Os bancários de agências públicas e privadas de todo o país entraram em greve nacional, na quinta-feira, 19, por tempo indeterminado. A decisão foi tomada em assembleias realizadas pelos sindicatos, no dia 12, quando foi rejeitada a proposta de reajuste de 6,1% da Fenaban (Federação Nacional dos bancos). Em Bragança Paulista, conforme informou a assessoria do sindicato, a adesão no primeiro dia de paralisação foi de 71,5% dos bancários.

O objetivo do movimento é buscar mais adesão e paralisar o maior número possível de locais de trabalho, a fim de pressionar os bancos para que apresentem uma proposta melhor para a categoria, cuja data-base é 1º de setembro.
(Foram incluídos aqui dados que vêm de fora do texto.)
`config.mk`:
```
export PLATFORM = sky130hd
export DESIGN_NAME = umem_arbiter
export DESIGN_NICKNAME = d
export VERILOG_FILES = /design/src/rtl/umem_arbiter.sv
export SDC_FILE = /design/constraint.sdc
export NUM_CORES = 1
export LEC_CHECK = 0
export ABC_AREA = 1
export CAP_MARGIN = 40
export CORE_AREA = 2 2 140 142
export CTS_CLUSTER_DIAMETER = 120
export DETAILED_ROUTE_END_ITERATION = 6
export DIE_AREA = 0 0 142 144
export HOLD_SLACK_MARGIN = 0.05
export PLACE_DENSITY_LB_ADDON = 0.1
export SYNTH_ARGS = -nofsm -noshare
export SYNTH_HDL_FRONTEND = slang
export SYNTH_SLANG_ARGS = --single-unit
```
`constraint.sdc`:
```
create_clock -name clk_i -period 2 [get_ports clk_i]
set_clock_uncertainty 0.1 [all_clocks]
set_input_delay 0.6 -clock clk_i [delete_from_list [all_inputs] [get_ports clk_i]]
set_output_delay 0.6 -clock clk_i [all_outputs]
set_load 0.005 [all_outputs]
```
`src/rtl/umem_arbiter.sv`:
```
// -----------------------------------------------------------------------------
// umem_arbiter
//
// Round-robin arbiter that shares one unified memory port between N_REQ cache
// hierarchies. The winner owns the memory port until its transaction completes
// or it withdraws. A one-cycle HOLD gap follows every completion so the memory
// sees its enables deassert. With LOCK_EN set, the owner can chain up to
// MAX_CHAIN follow-on transactions, such as the fill after an evict, without
// another requester getting in between.
//
// Ports
//   clk_i        clock, all state on the rising edge
//   rst_i        synchronous active-high reset
//   req_re_i     per-requester line read request (level, held until req_rdy_o)
//   req_we_i     per-requester line write request (level, held until req_rdy_o)
//   req_addr_i   flattened requester addresses, requester i at [i*AW +: AW]
//   req_wdata_i  flattened requester write lines, requester i at [i*DW +: DW]
//   req_rdy_o    one-cycle completion pulse, owner bit only
//   req_rdata_o  read line broadcast, valid only alongside req_rdy_o
//   gnt_o        registered one-hot owner, zero when idle
//   u_addr_o     unified memory address
//   u_re_o       unified memory read enable
//   u_we_o       unified memory write enable
//   u_wdata_o    unified memory write line
//   u_rd_data_i  unified memory read line
//   u_rdy_i      unified memory completion pulse
// -----------------------------------------------------------------------------
module umem_arbiter #(
    parameter int N_REQ     = 2,
    parameter int AW        = 11,
    parameter int DW        = 64,
    parameter int LOCK_EN   = 1,
    parameter int MAX_CHAIN = 1
) (
    input  logic                  clk_i,
    input  logic                  rst_i,
    input  logic [N_REQ-1:0]      req_re_i,
    input  logic [N_REQ-1:0]      req_we_i,
    input  logic [N_REQ*AW-1:0]   req_addr_i,
    input  logic [N_REQ*DW-1:0]   req_wdata_i,
    output logic [N_REQ-1:0]      req_rdy_o,
    output logic [DW-1:0]         req_rdata_o,
    output logic [N_REQ-1:0]      gnt_o,
    output logic [AW-1:0]         u_addr_o,
    output logic                  u_re_o,
    output logic                  u_we_o,
    output logic [DW-1:0]         u_wdata_o,
    input  logic [DW-1:0]         u_rd_data_i,
    input  logic                  u_rdy_i
);

    localparam int IW = (N_REQ > 1) ? $clog2(N_REQ) : 1;
    localparam int CW = 2;

    localparam logic [1:0] S_IDLE = 2'd0;
    localparam logic [1:0] S_BUSY = 2'd1;
    localparam logic [1:0] S_HOLD = 2'd2;

    localparam logic [N_REQ-1:0] ONE_HOT0 = {{(N_REQ-1){1'b0}}, 1'b1};
    localparam logic [CW-1:0]    CHAIN_MAX = CW'(MAX_CHAIN);

    logic [1:0]       state_q,  state_d;
    logic [N_REQ-1:0] gnt_q,    gnt_d;
    logic [IW-1:0]    own_q,    own_d;     // binary index mirroring gnt_q
    logic [IW-1:0]    rr_ptr_q, rr_ptr_d;
    logic [CW-1:0]    chain_q,  chain_d;

    logic [N_REQ-1:0] act_s;
    logic             own_re_s;
    logic             own_we_s;
    logic             own_act_s;
    logic [AW-1:0]    own_addr_s;
    logic [DW-1:0]    own_wdata_s;
    logic [IW-1:0]    pick_ptr_s;
    logic [IW:0]      pick_s;
    logic             pick_found_s;
    logic [IW-1:0]    pick_idx_s;
    logic             lock_s;

    // Increment a requester index modulo N_REQ.
    function automatic logic [IW-1:0] next_idx(input logic [IW-1:0] i);
        logic [IW-1:0] r;
        if (int'(i) >= N_REQ - 1) begin
            r = '0;
        end else begin
            r = i + IW'(1);
        end
        return r;
    endfunction

    // First active requester at or after ptr, searching upward with wrap.
    // Returns {found, index}. Walking the offsets downward lets the smallest
    // offset be the final assignment.
    function automatic logic [IW:0] rr_pick(input logic [N_REQ-1:0] act,
                                            input logic [IW-1:0]    ptr);
        logic [IW:0] res;
        int          idx;
        res = '0;
        for (int k = N_REQ - 1; k >= 0; k--) begin
            idx = int'(ptr) + k;
            if (idx >= N_REQ) begin
                idx = idx - N_REQ;
            end
            if (act[idx]) begin
                res = {1'b1, IW'(idx)};
            end
        end
        return res;
    endfunction

    assign act_s       = req_re_i | req_we_i;
    assign own_re_s    = req_re_i[own_q];
    assign own_we_s    = req_we_i[own_q];
    assign own_act_s   = own_re_s | own_we_s;
    assign own_addr_s  = req_addr_i[own_q*AW +: AW];
    assign own_wdata_s = req_wdata_i[own_q*DW +: DW];

    // In HOLD a release re-arbitrates in the same cycle from the pointer it
    // is about to store, so the search starts just past the current owner.
    assign pick_ptr_s   = (state_q == S_HOLD) ? next_idx(own_q) : rr_ptr_q;
    assign pick_s       = rr_pick(act_s, pick_ptr_s);
    assign pick_found_s = pick_s[IW];
    assign pick_idx_s   = pick_s[IW-1:0];

    assign lock_s = (LOCK_EN != 0) && (chain_q < CHAIN_MAX) && own_act_s;

    assign gnt_o = gnt_q;

    // Next-state logic for the grant FSM, pointer and chain counter.
    always_comb begin
        state_d  = state_q;
        gnt_d    = gnt_q;
        own_d    = own_q;
        rr_ptr_d = rr_ptr_q;
        chain_d  = chain_q;
        case (state_q)
            S_IDLE: begin
                if (pick_found_s) begin
                    state_d = S_BUSY;
                    own_d   = pick_idx_s;
                    gnt_d   = ONE_HOT0 << pick_idx_s;
                    chain_d = '0;
                end else begin
                    gnt_d   = '0;
                end
            end
            S_BUSY: begin
                if (u_rdy_i) begin
                    state_d = S_HOLD;
                end else if (!own_act_s) begin
                    // Owner withdrew before completion: release, no pulse.
                    state_d  = S_IDLE;
                    gnt_d    = '0;
                    rr_ptr_d = next_idx(own_q);
                end else begin
                    state_d = S_BUSY;
                end
            end
            S_HOLD: begin
                if (lock_s) begin
                    // Chained transaction keeps the owner and the pointer.
                    state_d = S_BUSY;
                    chain_d = chain_q + CW'(1);
                end else begin
                    rr_ptr_d = next_idx(own_q);
                    if (pick_found_s) begin
                        state_d = S_BUSY;
                        own_d   = pick_idx_s;
                        gnt_d   = ONE_HOT0 << pick_idx_s;
                        chain_d = '0;
                    end else begin
                        state_d = S_IDLE;
                        gnt_d   = '0;
                    end
                end
            end
            default: begin
                state_d = S_IDLE;
                gnt_d   = '0;
                chain_d = '0;
            end
        endcase
    end

    // State registers with synchronous reset.
    always_ff @(posedge clk_i) begin
        if (rst_i) begin
            state_q  <= S_IDLE;
            gnt_q    <= '0;
            own_q    <= '0;
            rr_ptr_q <= '0;
            chain_q  <= '0;
        end else begin
            state_q  <= state_d;
            gnt_q    <= gnt_d;
            own_q    <= own_d;
            rr_ptr_q <= rr_ptr_d;
            chain_q  <= chain_d;
        end
    end

    // Memory-side mux from the owner's live request and the completion path.
    always_comb begin
        u_re_o      = 1'b0;
        u_we_o      = 1'b0;
        u_addr_o    = '0;
        u_wdata_o   = '0;
        req_rdy_o   = '0;
        req_rdata_o = '0;
        if (gnt_q != '0) begin
            u_addr_o  = own_addr_s;
            u_wdata_o = own_wdata_s;
        end else begin
            u_addr_o  = '0;
            u_wdata_o = '0;
        end
        if (state_q == S_BUSY) begin
            // Write wins when a requester raises both enables.
            u_we_o = own_we_s;
            u_re_o = own_re_s & ~own_we_s;
            if (u_rdy_i) begin
                req_rdy_o   = gnt_q;
                req_rdata_o = u_rd_data_i;
            end else begin
                req_rdy_o   = '0;
                req_rdata_o = '0;
            end
        end else begin
            u_re_o = 1'b0;
            u_we_o = 1'b0;
        end
    end

endmodule

```
==> results by group <==
Placed design
  – Pre-CTS WS: -0.634 ns
  – GP Congestion: 0.775
  – DP Wirelength: 12.7 mm
  – I/O Buffers: 365

Run status
  – Status: finished, violations left
  – Failing checks: setup timing

Die
  – Die area: 20,400 um2
  – Initial core utilization: 11.8%
  – Core Region: 19,100 um2
  – Chip Width: 142 um
  – Die Y: 144 um
  – I/O pin cnt: 366
  – Row cnt: 51

Clock tree
  – Clk Latency, worst-skew pair: 0.23 ns
  – Worst-case clock buffer depth: 2
  – CTS tree: yes
  – H-tree Lvls: 1
  – CTS buffer count: 3
  – CTS root buf: clkbuf_16
  – TritonCTS Sinks: 8
  – Clk pin slew, worst setup/hold paths: 0.04 ns

Finish
  – Commonest non-fill, non-tap cell in the layout: nand2_1
  – Layout cells sized above 1: 37.1%
  – Final nets: 1,114
  – Filler cells: 2,235
  – Area growth syn-to-layout: 190%
  – Core Util, Final: 34.0%
  – Most frequent cells in the layout: nand2_1 (205), dlygate4sd2_1 (198), buf_2 (141), nor2_1 (71), a21oi_2 (44)

Timing
  – Crit share post-route: 101%
  – Pins Over Slew Limit: 0
  – Setup ws final: -0.0250 ns
  – Rel. slew slack: 84.1%
  – Final-report hold violation count: 0
  – Worst Tran Pin Value: 0.238 ns
  – Fin crit period: 2.03 ns
  – Final-report setup violation count: 5
  – RSZ-0062 raised after global routing: true
  – Post-route setup TNS: -0.0569 ns
  – Achievable Freq: 494 MHz

Detailed routing
  – Total Wirelength: 17.2 mm
  – DRT antenna net count: 0
  – Drt wl/cell: 15.2 um
  – Vias per cell: 4.02
  – Vias: 4,542
  – Initial DRC count: 116
  – DR pass1 iterations: 4
  – Remaining DRCs: 0

Synth
  – Register area share after synthesis: 7.14%
  – Cell variety after synth: 22
  – Cells after Synth: 497
  – Ys Warns: 0
  – Avg Cell Area, Syn: 4.51 um2
  – Synthesis-stage register bit count: 8
  – Syn_nets: 719
  – Mapped cell area: 2240 um2

Setup path
  – Worst EP required: 1.30 ns
  – Highest cell delay on the worst timing path: 0.40 ns
  – Crit path kind: reg2out
  – Slowest CP cell: dfxtp_4
  – Critical path data arrival time: 1.33 ns
  – Worst Path Max Fanout: 10
  – Crit-path cells: buf_12 -> buf_16 -> nand2_4 -> nand3_2 -> nor2_1 -> buf_2
  – CP startpoint kind: flop
  – Crit. End Element: output pin
  – CP bufs+invs: 3
  – Cell family with most CP delay: buffers and inverters

Power
  – Power Dens Cells: 448 nW/um2
  – Total power: 2.91 mW
  – Peak supply drop: 0.289 mV
  – Leakage: 3.70 nW

GRT
  – Vias in the first global route: 4,377
  – First-pass GRT wire length: 23.9 mm
  – GRT overflow: 0
  – Largest net degree at the start of global routing: 31
  – Initial antenna violation count: 3
  – GRT Total Usage: 14.8%

Min path
  – Min-Delay Path Class: reg2reg

Job
  – Max_cap viols: 0
## final cells by class
cell class,instances,area [um2],area share (%)
repair buffers,430,3670,56.5
multi-input cells,430,2190,33.8
well taps,238,298,4.58
flip-flops and latches,8,168,2.58
inverters,19,86.3,1.33
clock buffers,3,75.1,1.16
diodes,3,7.51,0.116
## worst paths after layout
path              startpoint        to  slack, ns  cells past startpoint
setup / recovery       own_q    u_re_o      -0.03                      6
hold / removal      rr_ptr_q  rr_ptr_q       0.38                      2
setup reg to reg       own_q     own_q       0.24                     11
hold reg to reg     rr_ptr_q  rr_ptr_q       0.38                      2
## repair_timing
item / CTS / global route
hold endpoints to repair: 0 / 0
resized for setup: 813 / 116
hold buffers: 0 / 0
cloned: 6 / 6
buffers inserted: 11 / 4
pin swaps: 188 / 68
endpoints found under the setup margin: 143 / 110
## registers in the layout (all words and copies together) (netlist names)
name      flops
gnt_o         2
rr_ptr_q      1
chain_q       2
own_q         1
state_q       2
## stage by stage
step / std cells / hold slack (ns) / instance area, um2
after floorplan: 497 / 0.352 / 2240
after global placement: 1101 / 0.385 / 6470
after detailed placement: 1101 / 0.379 / 6470
after CTS: 1121 / 0.388 / 6010
after global routing: 1131 / 0.449 / 6490
final: 1131 / 0.379 / 6490
## cells in the mapped netlist
| cell | instances | area, um2 |
|---|---|---|
| nand2_1 | 245 | 920 |
| a21oi_1 | 77 | 385 |
| nor2_1 | 77 | 289 |
| clkbuf_1 | 18 | 67.6 |
| buf_2 | 17 | 85.1 |
| inv_1 | 13 | 48.8 |
| nand3_1 | 11 | 55.1 |
| dfxtp_1 | 8 | 160 |
| nand2_2 | 6 | 37.5 |
| inv_2 | 5 | 18.8 |
| nor2_2 | 3 | 18.8 |
| buf_4 | 2 | 15.0 |
| buf_6 | 2 | 22.5 |
| nand2_4 | 2 | 22.5 |
| nand3_2 | 2 | 20.0 |
| o21ai_0 | 2 | 10.0 |
| o21ai_1 | 2 | 10.0 |
| clkbuf_2 | 1 | 5.00 |
| ha_1 | 1 | 12.5 |
| inv_6 | 1 | 8.76 |
| nor2_4 | 1 | 11.3 |
| nor2_8 | 1 | 20.0 |
## cells by family after synthesis
family | count (synthesis) | share of synthesized area [%]
adders and majority gates | 1 | 0.558
DFF | 8 | 7.14
AOI/OAI and AO/OA | 81 | 18.1
buffers and inverters | 59 | 12.1
and+or+nand+nor | 348 | 62.1
## routing by layer
metal / global-route usage, % / wire length [um]
met1: 17.6 / 6930
met2: 28.0 / 8960
met3: 3.61 / 1290
met4: 1.11 / 13
met5: 0 / 0
## power by group
part	internal [mW]	switching, mW
combinational	1.21	1.16
sequential	0.180	0.0273
clock	0.257	0.0731
## tightest hold or removal path: cells and delay by family (launching register included)
kind / cells / cell delay [ns]
DFF: 1 / 0.32
and+or+nand+nor: 1 / 0.08
AOI/OAI and AO/OA: 1 / 0.04
(Power assumes the default switching activity.)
Os bancários reivindicam reajuste de 11,93% (5% de aumento real, além da inflação), Participação nos Lucros e Resultados (PLR) de três salários mais R$ 5.553,15 e piso salarial de R$ 2.860,21 (salário mínimo do Dieese), entre outras reivindicações. “Também queremos o fim das demissões, da rotatividade e das terceirizações, e mais contratações para melhorar as condições de trabalho e o atendimento aos clientes, bem como o fim das metas abusivas, do assédio moral e do adoecimento, mais segurança e igualdade de oportunidades”, destaca Carlos Cordeiro, presidente da Contraf-CUT e coordenador do Comando Nacional.

O dirigente sindical explica ainda, que houve quatro rodadas de negociação com a Fenaban, mas que a entidade não ofereceu aumento real nem valorizou o piso da categoria, que hoje é de R$ 1.519,00. Isso motivou a greve, conforme apontou. “O Brasil está crescendo, os bancos continuam batendo lucros recordes e, por isso, eles têm obrigação de apresentar uma proposta com conquistas econômicas e sociais como forma de respeito e valorização dos bancários”, ressaltou.

O Comando Nacional representa 95% dos cerca de 490 mil bancários de todo o país.